With the addition of space weather recently, influxdb support has been added to Polaris. To create the required docker-compose.yml file and start and stop the docker container, run:

$ python
>>> from vinvelivaanilai.storage import common

# To create the path
>>> common.create_docker_compose("/path/to/docker-compose.yml", "/path/to/storage")

# To start influxdb
>>> common.start_docker_compose("/path/to/docker-compose.yml")

# To stop influxdb
>>> common.stop_docker_compose("/path/to/docker-compose.yml")

To store in and fetch from influxdb use the flags --store_in_influxdb and --fetch_from_influxdb respectively.

polaris fetch -s 2019-08-10 -e 2019-10-5 --cache_dir /tmp/LightSail_2 LightSail-2 /tmp/normalized_frames.json --store_in_influxdb
$ polaris fetch -s 2019-08-10 -e 2019-10-5 --cache_dir /tmp/LightSail_2 LightSail-2 /tmp/normalized_frames.json --fetch_from_influxdb

MLflow

Installing Polaris will install MLflow as a dependency. At this time Polaris is using MLflow during the cross check dependencies process, and the database is stored in the current working directory under the mlruns folder.

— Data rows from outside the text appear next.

**config.mk**
```make
export PLATFORM = sky130hd
export DESIGN_NAME = irq_stat_top
export DESIGN_NICKNAME = d
export VERILOG_FILES = /design/src/rtl/irq_stat_pkg.sv /design/src/rtl/irq_stat_ctrl.sv /design/src/rtl/irq_stat_dp.sv /design/src/rtl/irq_stat_top.sv
export SDC_FILE = /design/constraint.sdc
export NUM_CORES = 1
export LEC_CHECK = 0
export BUFFER_PORTS_ARGS = -buffer_cell sky130_fd_sc_hd__buf_4
export CAP_MARGIN = 20
export CORE_MARGIN = 1.5
export CORE_UTILIZATION = 43
export DETAILED_ROUTE_END_ITERATION = 12
export PLACE_DENSITY = 0.84
export SYNTH_ARGS = -nofsm -noshare
export SYNTH_HDL_FRONTEND = slang
export SYNTH_SLANG_ARGS = --single-unit
```
**constraint.sdc**
```tcl
create_clock -name clk -period 1.15 [get_ports clk]
set_input_delay 0.115 -clock clk [delete_from_list [all_inputs] [get_ports clk]]
set_output_delay 0.115 -clock clk [all_outputs]
set_load 0.02 [all_outputs]
```
**src/rtl/irq_stat_pkg.sv**
```systemverilog
package irq_stat_pkg;
  localparam int ADDR_STS   = 'h00;
  localparam int ADDR_ENSET = 'h04;
  localparam int ADDR_ENCLR = 'h08;

  // Strobes from control to datapath, one cycle each
  typedef struct packed {
    logic stsClr;   // write to status word
    logic enSet;    // W1S of enable
    logic enClr;    // W1C of enable
    logic autoClr;  // clear command-complete on slot status read
    logic rdLoad;   // capture read data this cycle
    logic rdSts;    // read selects status word
    logic rdEnb;    // read selects enable word
  } strobe_t;
endpackage

```
**src/rtl/irq_stat_ctrl.sv**
```systemverilog
module irq_stat_ctrl
  import irq_stat_pkg::*;
#(
  parameter int ADDR_W = 8
) (
  input  logic              wrEn,
  input  logic              rdEn,
  input  logic [ADDR_W-1:0] addr,
  input  logic              slotStatRd,
  input  logic              noAutoClr,
  output strobe_t           strobe
);
  localparam logic [ADDR_W-1:0] A_STS = ADDR_W'(ADDR_STS);
  localparam logic [ADDR_W-1:0] A_SET = ADDR_W'(ADDR_ENSET);
  localparam logic [ADDR_W-1:0] A_CLR = ADDR_W'(ADDR_ENCLR);

  logic hitSts, hitSet, hitClr;

  always_comb begin
    hitSts = (addr == A_STS);
    hitSet = (addr == A_SET);
    hitClr = (addr == A_CLR);
    strobe.stsClr  = wrEn && hitSts;
    strobe.enSet   = wrEn && hitSet;
    strobe.enClr   = wrEn && hitClr;
    strobe.autoClr = slotStatRd && !noAutoClr;
    strobe.rdLoad  = rdEn;
    strobe.rdSts   = rdEn && hitSts;
    strobe.rdEnb   = rdEn && (hitSet || hitClr);
  end
endmodule

```
**src/rtl/irq_stat_dp.sv**
```systemverilog
module irq_stat_dp
  import irq_stat_pkg::*;
#(
  parameter int NUM_SRC = 12,
  parameter int DATA_W  = 32,
  parameter int STEER_W = 2
) (
  input  logic                   clk,
  input  logic                   rstN,
  input  strobe_t                strobe,
  input  logic [NUM_SRC-1:0]     evtPulse,
  input  logic [DATA_W-1:0]      wrData,
  output logic [DATA_W-1:0]      rdData,
  output logic [(1<<STEER_W)-1:0] irqLine,
  output logic [NUM_SRC-1:0]     stsRaw,
  output logic [NUM_SRC-1:0]     enMask
);
  localparam int RAW_LSB = DATA_W / 2;
  localparam int LINES   = 1 << STEER_W;

  logic [NUM_SRC-1:0] stsReg, enReg, clrMask;
  logic [STEER_W-1:0] steerReg;
  logic [DATA_W-1:0]  stsWord, enWord, rdNext;
  logic               anyIrq;
  logic               unusedBits;

  assign unusedBits = ^wrData;

  always_comb begin
    clrMask = '0;
    if (strobe.stsClr)
      clrMask = wrData[NUM_SRC-1:0] | wrData[RAW_LSB +: NUM_SRC];
    if (strobe.autoClr)
      clrMask[0] = 1'b1;
  end

  always_ff @(posedge clk or negedge rstN) begin
    if (!rstN) begin
      stsReg   <= '0;
      enReg    <= '0;
      steerReg <= '0;
    end else begin
      stsReg <= (stsReg & ~clrMask) | evtPulse;  // event wins
      if (strobe.enSet) begin
        enReg    <= enReg | wrData[NUM_SRC-1:0];
        steerReg <= steerReg | wrData[DATA_W-1 -: STEER_W];
      end else if (strobe.enClr) begin
        enReg    <= enReg & ~wrData[NUM_SRC-1:0];
        steerReg <= steerReg & ~wrData[DATA_W-1 -: STEER_W];
      end
    end
  end

  always_comb begin
    stsWord = '0;
    stsWord[NUM_SRC-1:0]       = stsReg & enReg;
    stsWord[RAW_LSB +: NUM_SRC] = stsReg;
    enWord = '0;
    enWord[NUM_SRC-1:0]          = enReg;
    enWord[DATA_W-1 -: STEER_W]  = steerReg;
    rdNext = '0;
    if (strobe.rdSts) rdNext = stsWord;
    else if (strobe.rdEnb) rdNext = enWord;
  end

  always_ff @(posedge clk or negedge rstN) begin
    if (!rstN) rdData <= '0;
    else if (strobe.rdLoad) rdData <= rdNext;
  end

  assign anyIrq = |(stsReg & enReg);

  for (genvar k = 0; k < LINES; k++) begin : g_line
    assign irqLine[k] = anyIrq && (steerReg == STEER_W'(k));
  end

  assign stsRaw = stsReg;
  assign enMask = enReg;
endmodule

```
**src/rtl/irq_stat_top.sv**
```systemverilog
module irq_stat_top
  import irq_stat_pkg::*;
#(
  parameter int NUM_SRC = 12,
  parameter int ADDR_W  = 8,
  parameter int DATA_W  = 32,
  parameter int STEER_W = 2
) (
  input  logic                    clk,
  input  logic                    rstN,
  input  logic [NUM_SRC-1:0]      evtPulse,
  input  logic                    slotStatRd,
  input  logic                    noAutoClr,
  input  logic                    wrEn,
  input  logic                    rdEn,
  input  logic [ADDR_W-1:0]       addr,
  input  logic [DATA_W-1:0]       wrData,
  output logic [DATA_W-1:0]       rdData,
  output logic [(1<<STEER_W)-1:0] irqLine
);
  strobe_t            strobe;
  logic [NUM_SRC-1:0] stsRaw, enMask;

  irq_stat_ctrl #(.ADDR_W(ADDR_W)) uCtrl (
    .wrEn(wrEn), .rdEn(rdEn), .addr(addr),
    .slotStatRd(slotStatRd), .noAutoClr(noAutoClr), .strobe(strobe)
  );

  irq_stat_dp #(.NUM_SRC(NUM_SRC), .DATA_W(DATA_W), .STEER_W(STEER_W)) uDp (
    .clk(clk), .rstN(rstN), .strobe(strobe), .evtPulse(evtPulse),
    .wrData(wrData), .rdData(rdData), .irqLine(irqLine),
    .stsRaw(stsRaw), .enMask(enMask)
  );
endmodule

```
==> impl_results.md, run 1 <==
* Status: finished with violations
* Failing checks: negative setup slack
* Port bufs at 81
* Netlist Area Pre-Place at 2310 µm²
* Die ar. at 5810 µm²
* Ant. Diodes at 0
* Area delta synth->final at 71.1%
* CTS tree: yes
* Sequential element share of the synthesized area at 56.4%
* Path type of the worst min-delay path: in -> reg
* Clk Latency, worst-skew pair at 300 ps
* H-tree lvl count at 2
* Synth async-reset ratio at 100%
* Final core occ at 76.8%
* First-pass iteration count of the detailed router at 4
* Die X at 76.2 µm
* GRT Overall Usage at 23.7%
* Power Dens Cells at 837 nW/µm²
* Final Hold Vio Count at 0
* Layout cells sized above 1 at 62.8%
* Worst clock skew at 2.63 ps
* Num CTS Buffers at 5
* Antenna violations before repair at 0
* Adder-cell share of the synthesized area at 0%
* Worst Path Arrival at 1700 ps
* Largest net degree at the start of global routing at 53
* RSZ-0062 raised after global routing: yes
* Mapped Avg Cell Area at 12.4 µm²
* Post-synth top flop: dfrtp_1
* Final wirelength at 7210 µm
* Post-route ant nets at 0
* Worst Setup Path Type: reg -> out
* Post-Synth Simple-Gate Area at 9.06%
* Clock Tree Root: clkbuf_8
* Post-synth EDFFs at 0
* Core Area at 5140 µm²
* CP max FO at 4
* Fin area at 3950 µm²
* Compound-Gate Fraction of Synth Area at 21.3%
* Post-detail-place hpwl at 4340 µm
* Final nets at 380
* Die Y at 76.2 µm
* Number of cell rows at 26
* Total grt overflow at 0
* Mux contribution to synthesized area at 8.46%
* Clock sinks at 52
* Reg clk slew, reported paths at 90 ps
* Final Wtd Congestion at 0.777
* Drt initial violations at 113
* First-pass GRT wire length at 11,000 µm
* Drt wl/cell at 18.3 µm
* Fin crit period at 1810 ps
* Worst VDD drop at 0.578 mV
* Synthesis Warnings at 0
* Xor/xnor share of the synthesized area at 0.380%
* Clock buffer depth at 2
* Slew Viols, Final at 0
* # setup viols final at 54
* Num ports at 94
* Placed cell area at 3320 µm²
* Syn Inst Count at 186
* DRC viols at 0
* Critical path endpoint category: output port
* Crit path required time at 1030 ps
* Final worst slack at -664 ps
* Final period utilization at 158%
* Fillcell total at 333
* Unique cell type count in the Yosys netlist at 31
* Largest family of logic cells by synthesized area: compound AO/OA/AOI/OAI gates
* Yosys reg bits at 52
* Routed via count at 2,048
* Via density at 5.21
* Initial core utilization at 44.9%
* Max Cap Viol at 0
* Leakage Power at 1.84 nW
* Max Fclk at 0.551 GHz
* Worst setup SP type: flop
* Number of global-route vias before repair at 2,210
## power by group
part           switching (W)  leakage, nW  internal, W  total, W
combinational       0.000187         1.12     0.000198  0.000386
sequential        0.00000393        0.665      0.00183   0.00184
clock               0.000598       0.0510     0.000482   0.00108
## worst max-delay path: stages, from the launching register on
cell and delay [ps]:
dfrtp_1 400, a22o_1 270, a221oi_2 210, and3_4 310, nor3b_4 60, buf_6 140
## kinds of logic (layout without fill, tap and decap cells)
group,count (synthesis),after routing
compound gates,68,68
xor+xnor,1,1
buf+inv,16,148
flops,52,52
mux,14,14
other cells,1,6
simple gates,34,34
## timing repair
| item | 4_1_cts | 5_1_grt |
|---|---|---|
| pin swaps | 28 | 19 |
| setup endpoints to repair | 54 | 54 |
| gates cloned | 1 | 0 |
| hold buffers | 12 | 1 |
| setup buffers | 1 | 0 |
| resized for setup | 53 | 37 |
| hold endpoints to repair | 63 | 1 |
## metal layers
metal  track usage [%]  part of all wire, %
met1              30.1                   41
met2              42.6                   54
met3              3.59                  3.8
met4              5.19                 0.87
met5                 0                    0
## path summary, 6_finish.rpt
path | start | endpoint | slack (ps) | cells after the start
worst max-delay path | uDp.stsRaw[10] | irqLine[2] | -660 | 5
worst min-delay path | rdEn | uDp.rdData[31] | 90 | 3
worst max register to register | uDp.stsRaw[5] | uDp.rdData[5] | -20 | 3
worst min register to register | uDp.rdData[6] | uDp.rdData[6] | 510 | 1
max in group asynchronous | rstN | uDp.rdData[10] | 610 | 3
min in group asynchronous | rstN | uDp.rdData[7] | 320 | 3
## cell type report
class                           count  area [µm²]  share of cell area (%)
Clock inverter                      2        10.0                   0.254
Multi-Input combinational cell    123        1300                    33.0
Inverter                            2        7.51                   0.190
Timing Repair Buffer              138        1150                    29.2
Clock buffer                        6        82.6                    2.09
Tap cell                           70        87.6                    2.22
Sequential cell                    52        1300                    33.0
## through the flow
stage	worst slack, ps	hold slack [ps]	std cells	setup TNS [ps]	power, W
2_1_floorplan	-415	-181	191	-14940	0.00195
3_3_place_gp	-537	109	370	-25730	0.00217
3_5_place_dp	-610	111	370	-27980	0.00217
4_1_cts	-640	0.0711	392	-10470	0.00327
5_1_grt	-696	104	393	-13810	0.00341
6_report	-664	93.8	393	-12050	0.00330
## cell usage in the layout (no fill, tap or decap), drive strengths merged, types with 3 or more instances in the layout
master and count:
nor3 3, clkinv 3, clkbuf 6, conb 6
a22o 15, nor3b 3, buf 125, dlygate4sd3 13
a21o 11, o21ai 24, nand2 19, o2bb2ai 14
a221oi 3, dfrtp 52, mux2 14
## synth_stat cells (all sizes together) (3+ instances only)
cell type,number,area [µm²]
a22o,15,131
nor3,3,20.0
mux2,14,195
o21ai,24,120
nand2,19,71.3
nor3b,3,33.8
a221oi,3,26.3
dfrtp,52,1300
buf,10,73.8
o2bb2ai,14,123
clkbuf,4,15.0
a21o,11,82.6
No activity file was read; power rests on OpenSTA's default activity.
==> inputs of run 2 (changes only) <==
--- a/config.mk
+++ b/config.mk
@@ -8,9 +8,9 @@
 export BUFFER_PORTS_ARGS = -buffer_cell sky130_fd_sc_hd__buf_4
 export CAP_MARGIN = 20
 export CORE_MARGIN = 1.5
-export CORE_UTILIZATION = 43
+export CORE_UTILIZATION = 30
 export DETAILED_ROUTE_END_ITERATION = 12
-export PLACE_DENSITY = 0.84
+export PLACE_DENSITY = 0.65
 export SYNTH_ARGS = -nofsm -noshare
 export SYNTH_HDL_FRONTEND = slang
 export SYNTH_SLANG_ARGS = --single-unit
==> run 2 against run 1 <==
Effect of this change: the run still ends with negative setup slack left; register-to-register slack improved by 20 ps; global-route usage decreased by 6.8 points; first-iteration DRC count decreased by 27%; sequential power about the same; hold slack got worse by 5.0 ps; wire length decreased by 4.0%; maximum frequency increased by 0.27%; flip-flop and latch count unchanged; final cell count increased by 8.1%; critical path depth unchanged; die area increased by 41%; combinational power about the same; highest routed layer unchanged.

To view the logs in MLflow, run this command in the directory that holds the mlruns folder (by default, this is the project root directory):

mlflow ui

This command will start the tracking ui server at http://localhost:5000.

Working on documentation

Documentation is hosted on readthedocs.io. We use the Myst parser, and write documentation in Markdown.

To work on documentation, install the docs dependencies like so:

# Yes, with the square brackets:
pip install -e .[docs]

Documentation files are in the docs/ directory. To build the HTML files, run:

cd docs/
make html

Generated files will be in the docs/_build directory, and can be viewed with your favourite browser.